I am assuming the last line “l1[z1 < 0] = 0” implements the step function. From my understanding, this function is modifying the values in l1 by replacing them with 0 whenever z1 < 0. z1 itself remains unmodified.

In that case, is step(z1) referring to the updated l1, or is it referring to z1 (which hasn’t changed)? When the comment in the code line suggests to use ‘l1’ to compute the gradients below, I’m not sure whether it means in in lieu of the original definition of l1 (W2^T(Yhat-Y)), or as a substitute for step(z1).

I could be misunderstanding the step function and which values are changing as I’m a novice python user, so I would appreciate any clarification. I have actually tried calculating grad_W1 with every iteration of z1, l1, W2.T * Yhat-Y, etc., but I’m not able to get it to work.

The step function is a type of activation function used in neural networks. It’s a simple function that outputs either 0 or 1 based on the input. In this context, z1 is typically the input to the step function, and l1 is the output after applying the step function.

The line l1[z1 < 0] = 0 is implementing the step function. What this does is it goes through each element of z1 and checks if it is less than 0. If it is, the corresponding element in l1 is set to 0. This effectively applies the step function to each element of z1, with l1 storing the result.

Regarding your question about step(z1) referring to l1 or z1, in this context, step(z1) is the operation you’re performing and the result of this operation is stored in l1. So, l1 is the output of step(z1). The original z1 remains unchanged; you’re just using its values to determine what l1 should be.

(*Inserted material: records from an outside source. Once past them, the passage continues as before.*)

Context: an optimization exercise on an open-source flow, tuned for a short achievable clock period and few clock cycles per item. The choices shown serve that exercise and are no tape-out recipe.
The RTL was checked by simulation tests, not by an equivalence proof against the original design.
Power is estimated from default activity; no workload was simulated.

==> design/flow/design.v <==
package coreDefs;
    localparam int xlen = 64;
    localparam int memPortBits = 64;
    typedef logic [xlen-1:0] wordT;
    typedef logic [xlen-1:0] addrT;
    typedef logic [31:0] instT;
    typedef logic [4:0] regIdxT;
    typedef enum logic [2:0] {
        aluAdd,
        aluSub,
        aluAnd,
        aluOr,
        aluXor
    } aluOpT;
    typedef enum logic [1:0] {
        memNone,
        memLoad,
        memStore
    } memOpT;
    localparam logic [6:0] opReg = 7'b0110011;
    localparam logic [6:0] opImm = 7'b0010011;
    localparam logic [6:0] opLoad = 7'b0000011;
    localparam logic [6:0] opStore = 7'b0100011;
    localparam logic [6:0] opBranch = 7'b1100011;
    localparam logic [6:0] opJal = 7'b1101111;
    localparam logic [2:0] f3Beq = 3'b000;
    localparam logic [2:0] f3Bne = 3'b001;
    localparam addrT resetPc = '0;
endpackage
What follows belongs to an exercise in optimizing a design on an open flow for small area and a short achievable clock period; a production flow would make more cautious choices.
At most, simulation tests tie the RTL to the original design; equivalence was not proved.
Power and IR drop assume default switching activity.

## ternary_matmul_top
module ternary_matmul_top (
    input  logic       clk,
    input  logic       reset,
    input  logic [7:0] weights_in,
    input  logic [7:0] activations_in,
    input  logic       compute,
    output logic [7:0] result_out
);
Settings: LEC_CHECK=0, CAP_MARGIN=20, CORE_MARGIN=2, CORE_UTILIZATION=40, SLEW_MARGIN=20; clock period 14.0 ns.
standard.sh (not shown) runs the stock make flow with config.mk's settings and CLKGATE_MAP_FILE= SYNTH_SCRIPT=/design/flow/synth_recipe.tcl, a recipe that flattens the netlist after the stock synthesis.
==> flow/flow/run.sh <==
#!/bin/bash
# Own layout flow: the standard steps, except that synthesis maps
# with an area-oriented ABC script (flow/abc_area.script, see
# flow/synth.tcl) and leaves out Yosys's full-adder extraction, and
# timing repair aims for more setup margin.
set -euo pipefail
export MY_ABC_SCRIPT=$PWD/flow/abc_area.script
bash standard.sh ADDER_MAP_FILE= SYNTH_SCRIPT=$PWD/flow/synth.tcl synth > synth.log 2>&1
bash standard.sh SETUP_SLACK_MARGIN=10 finish > layout.log 2>&1
==> flow/flow/abc_area.script <==
strash
dch
map -D 2500
topo
stime
==> flow/flow/synth.tcl <==
# The standard flow's synthesis script with ABC's mapping script replaced by the one
# named in MY_ABC_SCRIPT; everything else, registers included, is as in
# the standard synthesis.
proc synth {args} { yosys synth -nofsm -noshare {*}$args }
proc my_abc_args {name1 name2 op} {
  set i [lsearch -exact $::abc_args -script]
  if {$i >= 0 && [lindex $::abc_args [expr {$i + 1}]] ne $::env(MY_ABC_SCRIPT)} {
    set ::abc_args [lreplace $::abc_args [expr {$i + 1}] [expr {$i + 1}] $::env(MY_ABC_SCRIPT)]
  }
}
trace add variable ::abc_args write my_abc_args
source $::env(SCRIPTS_DIR)/synth.tcl
# left out here: clear keep_hierarchy, flatten, clean up, hide names made inside functions, write 1_2_yosys.v
The first run completed with no timing, DRC or antenna violations.
Edit:
==> flow/run.sh (new file) <==
#!/bin/bash
# synth_recipe.tcl (not shown) runs the flow's synth.tcl, then flattens the netlist and writes it again
# the make line also repeats each setting of config.mk as NAME=value (left out here)
make -C /OpenROAD-flow-scripts/flow DESIGN_CONFIG=/design/flow/config.mk WORK_HOME=/design/flow/orfs CLKGATE_MAP_FILE= SYNTH_SCRIPT=/design/flow/synth_recipe.tcl finish
removed: flow/flow/run.sh
removed: flow/flow/abc_area.script
removed: flow/flow/synth.tcl
removed: flow/standard.sh
Combinational power fell by about a fifth.
Power is about the same.
Setup slack is worse by 2.6 ns.
Die area rose by a few percent.
Final area fell slightly.
Via count fell by roughly a tenth.
Fmax fell by well over a third.
Synthesized area rose by a few percent.
Wire length fell by roughly a tenth.
Function was not checked in any run of this note: the RTL went through the layout flow alone.


== P ==
Another version of the RTL of ternary_matmul_top (not shown whole).
Size in the first run: ~2300 cells after synthesis.
Settings: LEC_CHECK=0, CAP_MARGIN=20, CORE_MARGIN=2, CORE_UTILIZATION=60, CTS_CLUSTER_DIAMETER=100, CTS_CLUSTER_SIZE=34, SLEW_MARGIN=20; clock period 14.0 ns.
==> flow/flow/run.sh <==
#!/bin/bash
# Own layout flow: the standard steps (standard.sh), except that
#  - synthesis leaves out Yosys's full-adder extraction (ADDER_MAP_FILE
#    empty) and maps with flow/abc_area.script, a delay-targeted ABC
#    mapping with area recovery, in place of ORFS's ABC script
#    (flow/synth.tcl swaps the script; the registers are unchanged);
#  - ports are buffered with buf_4 cells and timing repair aims for a
#    larger setup margin.
# Each step's full output goes to its own log file here.
set -euo pipefail
export MY_ABC_SCRIPT=$PWD/flow/abc_area.script
bash standard.sh ADDER_MAP_FILE= SYNTH_SCRIPT=$PWD/flow/synth.tcl synth > synth.log 2>&1
bash standard.sh SETUP_SLACK_MARGIN=10 "BUFFER_PORTS_ARGS=-buffer_cell sky130_fd_sc_hd__buf_4" finish > layout.log 2>&1
==> flow/flow/abc_area.script <==
strash
dc2
dch
map -D 2250
topo
stime
==> flow/flow/synth.tcl <==
# The standard flow's synthesis script with ABC's mapping script replaced by the one
# named in MY_ABC_SCRIPT; everything else, registers included, is as in
# the standard synthesis.
proc synth {args} { yosys synth -nofsm -noshare {*}$args }
proc my_abc_args {name1 name2 op} {
  set i [lsearch -exact $::abc_args -script]
  if {$i >= 0 && [lindex $::abc_args [expr {$i + 1}]] ne $::env(MY_ABC_SCRIPT)} {
    set ::abc_args [lreplace $::abc_args [expr {$i + 1}] [expr {$i + 1}] $::env(MY_ABC_SCRIPT)]
  }
}
trace add variable ::abc_args write my_abc_args
source $::env(SCRIPTS_DIR)/synth.tcl
# left out here: clear keep_hierarchy, flatten, clean up, hide names made inside functions, write 1_2_yosys.v
The following lists how Q was set up differently from P:
Settings: changing CORE_UTILIZATION from 60 to 40; changing CTS_CLUSTER_SIZE from 34 to 30.
==> flow/flow/abc_area.script <==
strash
dc2
dch
map -D 3000
topo
stime
Findings:
Q | status: complete | timing, DRC, antenna: pass. Floorplan die area went up by more than a quarter going from P to Q. Q ends up with a via count that is 278 higher than in P. Changes observed in Q relative to P: number of global-route vias before repair essentially unchanged; average size of a mapped cell dropped 2.0%; number of DRC markers after the initial detailed-route iteration went down 242; critical path's largest stage delay decreased by 0.06 ns relative to the old numbers; combinational share of power has increased.
What R does differently from Q at the input level:
==> flow/flow/abc_area.script <==
strash
dc2
dch
map -D 2500
topo
stime
### Flow results
The final area of R was superior to that of Q. The relative contribution of combinational cells to total power number comes out higher for Q vs R. In terms of effective utilization at floorplan, R and Q differ only marginally. As of R, power spent charging and discharging nets had fallen by a few percent compared to Q. Against Q, gate count of the mapped netlist in R fell slightly. Compared R vs Q, and count of placed standard cells including taps is down in R. Clock latency at the later pin of the worst-skew pair: R < Q. Measured against R, the first-iteration DRC count of Q comes out at 1.08 times the reference value.
Modified inputs, S compared to R
Settings: swapping 40 for 60 in CORE_UTILIZATION.
--- a/flow/flow/run.sh
+++ b/flow/flow/run.sh
@@ -12,2 +12,2 @@
 bash standard.sh ADDER_MAP_FILE= SYNTH_SCRIPT=$PWD/flow/synth.tcl synth > synth.log 2>&1
-bash standard.sh SETUP_SLACK_MARGIN=10 "BUFFER_PORTS_ARGS=-buffer_cell sky130_fd_sc_hd__buf_4" finish > layout.log 2>&1
+bash standard.sh SETUP_SLACK_MARGIN=9.8 "BUFFER_PORTS_ARGS=-buffer_cell sky130_fd_sc_hd__buf_4" finish > layout.log 2>&1
==> flow/flow/abc_area.script <==
strash
dc2
dch
map -D 2250
topo
stime
- S finished all stages; the layout is clean.
- Going from R to S, number of instances in the placed design shrank by a little under 10%.
- | worst relative slew slack | S vs R | worse |
- Between S and R, layout-stage area growth over the synthesis result is higher for R, S comes in under that.
- Higher count of standard-cell rows goes to R over S.
- From R to S the numbers moved as follows: fraction of power spent switching nets dropped 0.47 points, final area dropped about 2.5%.
- R reports its destination of the critical timing path as result_out[1] while S reports u_readout_queue.result_out[3].
Inputs modified between S and T:
--- a/flow/flow/run.sh
+++ b/flow/flow/run.sh
@@ -12,2 +12,2 @@
 bash standard.sh ADDER_MAP_FILE= SYNTH_SCRIPT=$PWD/flow/synth.tcl synth > synth.log 2>&1
-bash standard.sh SETUP_SLACK_MARGIN=9.8 "BUFFER_PORTS_ARGS=-buffer_cell sky130_fd_sc_hd__buf_4" finish > layout.log 2>&1
+bash standard.sh SETUP_SLACK_MARGIN=10 "BUFFER_PORTS_ARGS=-buffer_cell sky130_fd_sc_hd__buf_4" finish > layout.log 2>&1
--- outcome ---
- Leakage dissipation: T and S compared, lower one is S
- [compare] base=S new=T: peak supply drop saw a decrease; area of the multi-input gates up 110 µm².
- T against S: part of the power in registers lost 0.2 points; proportion of power drawn by the clock network neither gained nor lost much.
- For area of the die, S and T come out practically identical.
- Changes observed in T relative to S: design area rose 0.62%, global router's overall resource usage rose 0.39 points, sequential cell count about even.

==> separate check: timing with driven ports <==
No port has a modelled driver above. Below, the same layouts with a new extraction and two added sets of constraints. Step 1 sets driving cells, clkbuf_16 on the clock port and buf_2 on the other inputs (assumed; they add their load-dependent delay and slew). Step 2 adds t to the input delays and takes it off the output delays; t is the mean of the earliest and latest rising clock arrival at the registers after step 1. Input paths then give back, and output paths get back, about the clock's delay inside the block. Slacks: ideal / step 1 / step 2; pairs: ideal / step 1.
| run | t, ns | slack for setup (ns) | worst register clock-pin slew, ns |
|---|---|---|---|
| the first run of note 1 | 0.653 | 10.036 / 9.978 / 9.499 | 0.07 / 0.07 |
| the second run of note 1 | 0.657 | 7.449 / 7.449 / 7.449 | 0.06 / 0.06 |
| P | 0.594 | 10.152 / 10.131 / 9.580 | 0.12 / 0.12 |
| Q | 0.617 | 10.017 / 10.017 / 9.717 | 0.11 / 0.11 |
| R | 0.601 | 10.162 / 10.108 / 9.674 | 0.11 / 0.11 |
| S | 0.589 | 9.929 / 9.961 / 9.372 | 0.12 / 0.12 |
| T | 0.589 | 10.202 / 10.149 / 9.739 | 0.12 / 0.12 |
After both steps every run listed still meets setup and hold. The setup slack of P, which loses most, moves by -0.021 ns with the drivers and by -0.572 ns with both steps.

When the code comments mention using l1 to compute gradients, it means that you should use the updated l1 values (after applying the step function) in your gradient calculations. This is because the gradients depend on the outputs of the activation function (in this case, the step function).

So, in summary:

l1[z1 < 0] = 0 is applying the step function to z1, storing the result in l1.

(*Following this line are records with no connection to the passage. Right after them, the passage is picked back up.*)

This design comes from an exercise in tuning for small area, a short achievable clock period and few clock cycles on the open sky130 flow, not from production work. Function was checked by simulation only, so behaviour that the tests miss may differ from the original. Power is estimated from default activity; no workload was simulated.

==> design.v <==
`default_nettype none
package llss_pkg;
    localparam int CAPACITY_DEF = 64;
    localparam logic [6:0] NIL = 7'h7F;
    typedef enum logic [3:0] {
        REQ_INS_FRONT = 4'd0,
        REQ_INS_REAR  = 4'd1,
        REQ_LIST      = 4'd2,
        REQ_COUNT     = 4'd3,
        REQ_DEL_VALUE = 4'd4,
        REQ_DEL_REAR  = 4'd5,
        REQ_DEL_FRONT = 4'd6,
        REQ_INS_AFTER = 4'd7,
        REQ_REVERSE   = 4'd8
    } t_req;
    localparam logic [1:0] ST_OK       = 2'd0;
    localparam logic [1:0] ST_EMPTY    = 2'd1;
    localparam logic [1:0] ST_NOTFOUND = 2'd2;
    localparam logic [1:0] ST_FULL     = 2'd3;
    typedef enum logic [3:0] {
        S_IDLE,
        S_READ,
        S_WAIT,
        S_STEP,
        S_WRITE,
        S_LREAD,
        S_LWAIT,
        S_LOUT,
        S_OUT
    } t_state;
    typedef struct packed {
        logic        rd_en;
        logic [5:0]  rd_addr;
        logic        wr_data_en;
        logic        wr_next_en;
        logic [5:0]  wr_addr;
        logic [31:0] wr_data;
        logic [6:0]  wr_next;
    } t_mem_req;
endpackage
`default_nettype wire
`default_nettype none
module llss_node_store #(
    parameter int CAPACITY = llss_pkg::CAPACITY_DEF
) (
    input  wire logic              i_clk,
    input  wire llss_pkg::t_mem_req i_req,
    output logic [31:0]            o_rd_data,
    output logic [6:0]             o_rd_next
);
    localparam int AW = $clog2(CAPACITY);
    logic [31:0] r_data [CAPACITY];
    logic [6:0]  r_next [CAPACITY];
    always_ff @(posedge i_clk) begin
        if (i_req.wr_data_en) r_data[i_req.wr_addr[AW-1:0]] <= i_req.wr_data;
        if (i_req.wr_next_en) r_next[i_req.wr_addr[AW-1:0]] <= i_req.wr_next;
        if (i_req.rd_en) begin
            o_rd_data <= r_data[i_req.rd_addr[AW-1:0]];
            o_rd_next <= r_next[i_req.rd_addr[AW-1:0]];
        end
    end
endmodule
`default_nettype wire
`default_nettype none
module linked_list_sequence_store #(
    parameter int CAPACITY = llss_pkg::CAPACITY_DEF
) (
    input  wire logic               i_clk,
    input  wire logic               i_rst_n,
    input  wire logic               i_valid,
    output logic                    o_ready,
    input  wire logic [3:0]         i_req_type,
    input  wire logic signed [31:0] i_elem_value,
    input  wire logic signed [31:0] i_anchor_value,
    output logic                    o_valid,
    input  wire logic               i_ready,
    output logic signed [31:0]      o_out_value,
    output logic [1:0]              o_status,
    output logic [6:0]              o_node_total,
    output logic                    o_last_flag
);
    localparam int AW = $clog2(CAPACITY);
    localparam logic [6:0] CAP7 = 7'(CAPACITY);
    localparam logic [6:0] NIL_C = llss_pkg::NIL;
    llss_pkg::t_state   r_state, n_state;
    llss_pkg::t_mem_req s_mem;
    logic [31:0] s_rd_data;
    logic [6:0]  s_rd_next;
    logic [CAPACITY-1:0] r_free, n_free;
    logic [6:0] r_head, n_head, r_tail, n_tail, r_count, n_count;
    logic [3:0] r_req, n_req;
    logic [31:0] r_ev, n_ev, r_av, n_av;
    logic [6:0] r_cur, n_cur, r_prev, n_prev;
    logic [6:0] r_steps, n_steps;
    logic       r_rev, n_rev;  
    logic [31:0] r_oval, n_oval;
    logic [1:0]  r_ost, n_ost;
    logic        r_olast, n_olast, r_ovalid, n_ovalid;
    logic [6:0] s_free_idx;
    always_comb begin
        s_free_idx = NIL_C;
        for (int i = CAPACITY - 1; i >= 0; i--)
            if (r_free[i]) s_free_idx = 7'(i);
    end
    function automatic logic is_nil(input logic [6:0] p);
        is_nil = p >= CAP7;
    endfunction
    llss_node_store #(.CAPACITY(CAPACITY)) u_store (
        .i_clk(i_clk), .i_req(s_mem), .o_rd_data(s_rd_data), .o_rd_next(s_rd_next)
    );
    always_ff @(posedge i_clk) begin
        if (!i_rst_n) begin
            r_state  <= llss_pkg::S_IDLE;
            r_free   <= '1;
            r_head   <= NIL_C;
            r_tail   <= NIL_C;
            r_count  <= '0;
            r_ovalid <= 1'b0;
        end else begin
            r_state  <= n_state;
            r_free   <= n_free;
            r_head   <= n_head;
            r_tail   <= n_tail;
            r_count  <= n_count;
            r_ovalid <= n_ovalid;
        end
        r_req <= n_req; r_ev <= n_ev; r_av <= n_av; r_cur <= n_cur;
        r_prev <= n_prev; r_steps <= n_steps; r_rev <= n_rev;
        r_oval <= n_oval; r_ost <= n_ost; r_olast <= n_olast;
    end
    assign o_ready      = (r_state == llss_pkg::S_IDLE) && !r_ovalid;
    assign o_valid      = r_ovalid;
    assign o_out_value  = r_oval;
    assign o_status     = r_ost;
    assign o_node_total = r_count;
    assign o_last_flag  = r_olast;
    always_comb begin
        logic empty, full, done;
        empty = is_nil(r_head);
        full  = r_count >= CAP7;
        done  = 1'b0;
        n_state = r_state; n_free = r_free; n_head = r_head; n_tail = r_tail;
        n_count = r_count; n_req = r_req; n_ev = r_ev; n_av = r_av;
        n_cur = r_cur; n_prev = r_prev; n_steps = r_steps; n_rev = r_rev;
        n_oval = r_oval; n_ost = r_ost; n_olast = r_olast;
        n_ovalid = r_ovalid && !i_ready;
        s_mem = '0;
        unique case (r_state)
            llss_pkg::S_IDLE: begin
                if (i_valid && o_ready) begin
                    n_req = i_req_type; n_ev = i_elem_value; n_av = i_anchor_value;
                    n_cur = r_head; n_prev = NIL_C; n_steps = '0;
                    n_oval = '0; n_olast = 1'b1; n_ost = llss_pkg::ST_OK;
                    n_state = llss_pkg::S_OUT;
                    unique case (i_req_type)
                        llss_pkg::REQ_INS_FRONT, llss_pkg::REQ_INS_REAR,
                        llss_pkg::REQ_INS_AFTER: begin
                            if (full) n_ost = llss_pkg::ST_FULL;
                            else if (i_req_type == llss_pkg::REQ_INS_FRONT || empty) begin
                                s_mem.wr_data_en = 1'b1; s_mem.wr_next_en = 1'b1;
                                s_mem.wr_addr = s_free_idx[5:0];
                                s_mem.wr_data = i_elem_value;
                                s_mem.wr_next = empty ? NIL_C : r_head;
                                n_free[s_free_idx[AW-1:0]] = 1'b0;
                                n_count = r_count + 7'd1;
                                n_head = s_free_idx;
                                if (empty) n_tail = s_free_idx;
                            end else if (i_req_type == llss_pkg::REQ_INS_REAR) begin
                                s_mem.wr_data_en = 1'b1; s_mem.wr_next_en = 1'b1;
                                s_mem.wr_addr = s_free_idx[5:0];
                                s_mem.wr_data = i_elem_value; s_mem.wr_next = NIL_C;
                                n_free[s_free_idx[AW-1:0]] = 1'b0;
                                n_count = r_count + 7'd1;
                                n_prev = s_free_idx;
                                n_state = llss_pkg::S_WRITE;  
                            end else n_state = llss_pkg::S_READ;
                        end
                        llss_pkg::REQ_COUNT: ;
                        llss_pkg::REQ_LIST, llss_pkg::REQ_REVERSE: begin
                            if (empty) n_ost = llss_pkg::ST_EMPTY;
                            else begin
                                n_rev = i_req_type == llss_pkg::REQ_REVERSE;
                                n_state = n_rev ? llss_pkg::S_READ : llss_pkg::S_LREAD;
                            end
                        end
                        llss_pkg::REQ_DEL_VALUE, llss_pkg::REQ_DEL_REAR,
                        llss_pkg::REQ_DEL_FRONT: begin
                            if (empty) n_ost = llss_pkg::ST_EMPTY;
                            else n_state = llss_pkg::S_READ;
                        end
                        default: n_state = llss_pkg::S_IDLE;
                    endcase
                end
            end
            llss_pkg::S_READ: begin
                s_mem.rd_en = 1'b1; s_mem.rd_addr = r_cur[5:0];
                n_state = llss_pkg::S_WAIT;
            end
            llss_pkg::S_WAIT: n_state = llss_pkg::S_STEP;
            llss_pkg::S_STEP: begin
                n_steps = r_steps + 7'd1;
                n_state = llss_pkg::S_READ;
                unique case (r_req)
                    llss_pkg::REQ_DEL_FRONT: begin
                        n_oval = s_rd_data; n_head = s_rd_next;
                        if (is_nil(s_rd_next)) n_tail = NIL_C;
                        n_free[r_cur[AW-1:0]] = 1'b1; n_count = r_count - 7'd1;
                        n_state = llss_pkg::S_OUT;
                    end
                    llss_pkg::REQ_DEL_REAR: begin
                        if (is_nil(s_rd_next) || n_steps >= CAP7) begin
                            n_oval = s_rd_data;
                            if (is_nil(r_prev)) n_head = NIL_C;
                            else begin
                                s_mem.wr_next_en = 1'b1; s_mem.wr_addr = r_prev[5:0];
                                s_mem.wr_next = NIL_C;
                            end
                            n_tail = r_prev;
                            n_free[r_cur[AW-1:0]] = 1'b1; n_count = r_count - 7'd1;
                            n_state = llss_pkg::S_OUT;
                        end else begin
                            n_prev = r_cur; n_cur = s_rd_next;
                        end
                    end
                    llss_pkg::REQ_DEL_VALUE: begin
                        if (s_rd_data == r_ev) begin
                            n_oval = s_rd_data;
                            if (is_nil(r_prev)) n_head = s_rd_next;
                            else begin
                                s_mem.wr_next_en = 1'b1; s_mem.wr_addr = r_prev[5:0];
                                s_mem.wr_next = s_rd_next;
                            end
                            if (r_cur == r_tail) n_tail = r_prev;
                            n_free[r_cur[AW-1:0]] = 1'b1; n_count = r_count - 7'd1;
                            n_state = llss_pkg::S_OUT;
                        end else begin
                            n_prev = r_cur; n_cur = s_rd_next;
                            done = is_nil(s_rd_next) || n_steps >= CAP7;
                            if (done) begin
                                n_ost = llss_pkg::ST_NOTFOUND; n_state = llss_pkg::S_OUT;
                            end
                        end
                    end
                    llss_pkg::REQ_INS_AFTER: begin
                        if (s_rd_data == r_av) begin
                            s_mem.wr_data_en = 1'b1; s_mem.wr_next_en = 1'b1;
                            s_mem.wr_addr = s_free_idx[5:0];
                            s_mem.wr_data = r_ev; s_mem.wr_next = s_rd_next;
                            n_free[s_free_idx[AW-1:0]] = 1'b0;
                            n_count = r_count + 7'd1;
                            if (r_cur == r_tail) n_tail = s_free_idx;
                            n_prev = s_free_idx;
                            n_state = llss_pkg::S_WRITE;
                        end else begin
                            n_cur = s_rd_next;
                            if (is_nil(s_rd_next) || n_steps >= CAP7) begin
                                n_ost = llss_pkg::ST_NOTFOUND; n_state = llss_pkg::S_OUT;
                            end
                        end
                    end
                    default: begin  
                        s_mem.wr_next_en = 1'b1; s_mem.wr_addr = r_cur[5:0];
                        s_mem.wr_next = r_prev;
                        n_prev = r_cur; n_cur = s_rd_next;
                        if (is_nil(s_rd_next) || n_steps >= CAP7) begin
                            n_tail = r_head; n_head = r_cur; n_cur = r_cur;
                            n_steps = '0; n_state = llss_pkg::S_LREAD;
                        end
                    end
                endcase
            end
            llss_pkg::S_WRITE: begin
                s_mem.wr_next_en = 1'b1;
                s_mem.wr_addr = (r_req == llss_pkg::REQ_INS_REAR) ? r_tail[5:0] : r_cur[5:0];
                s_mem.wr_next = r_prev;
                if (r_req == llss_pkg::REQ_INS_REAR) n_tail = r_prev;
                n_state = llss_pkg::S_OUT;
            end
            llss_pkg::S_LREAD: begin
                if (!r_ovalid) begin
                    s_mem.rd_en = 1'b1; s_mem.rd_addr = r_cur[5:0];
                    n_state = llss_pkg::S_LWAIT;
                end
            end
            llss_pkg::S_LWAIT: n_state = llss_pkg::S_LOUT;
            llss_pkg::S_LOUT: begin
                n_steps = r_steps + 7'd1;
                n_oval = s_rd_data; n_ost = llss_pkg::ST_OK;
                n_olast = is_nil(s_rd_next) || n_steps >= CAP7;
                n_ovalid = 1'b1; n_cur = s_rd_next;
                n_state = n_olast ? llss_pkg::S_IDLE : llss_pkg::S_LREAD;
            end
            llss_pkg::S_OUT: begin
                n_ovalid = 1'b1; n_state = llss_pkg::S_IDLE;
            end
            default: n_state = llss_pkg::S_IDLE;
        endcase
    end
endmodule
`default_nettype wire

step(z1) refers to the operation being performed, with l1 being the result.

For gradient computations, use the updated l1 which now contains the outputs of the step function applied to z1.

This was VERY helpful! I was interpreting l1 . step(z1) as TWO different elements…I now see they are to be treated as just one (aka, the updated l1). I removed the extra z1 and voila, all tests pass. Thank you!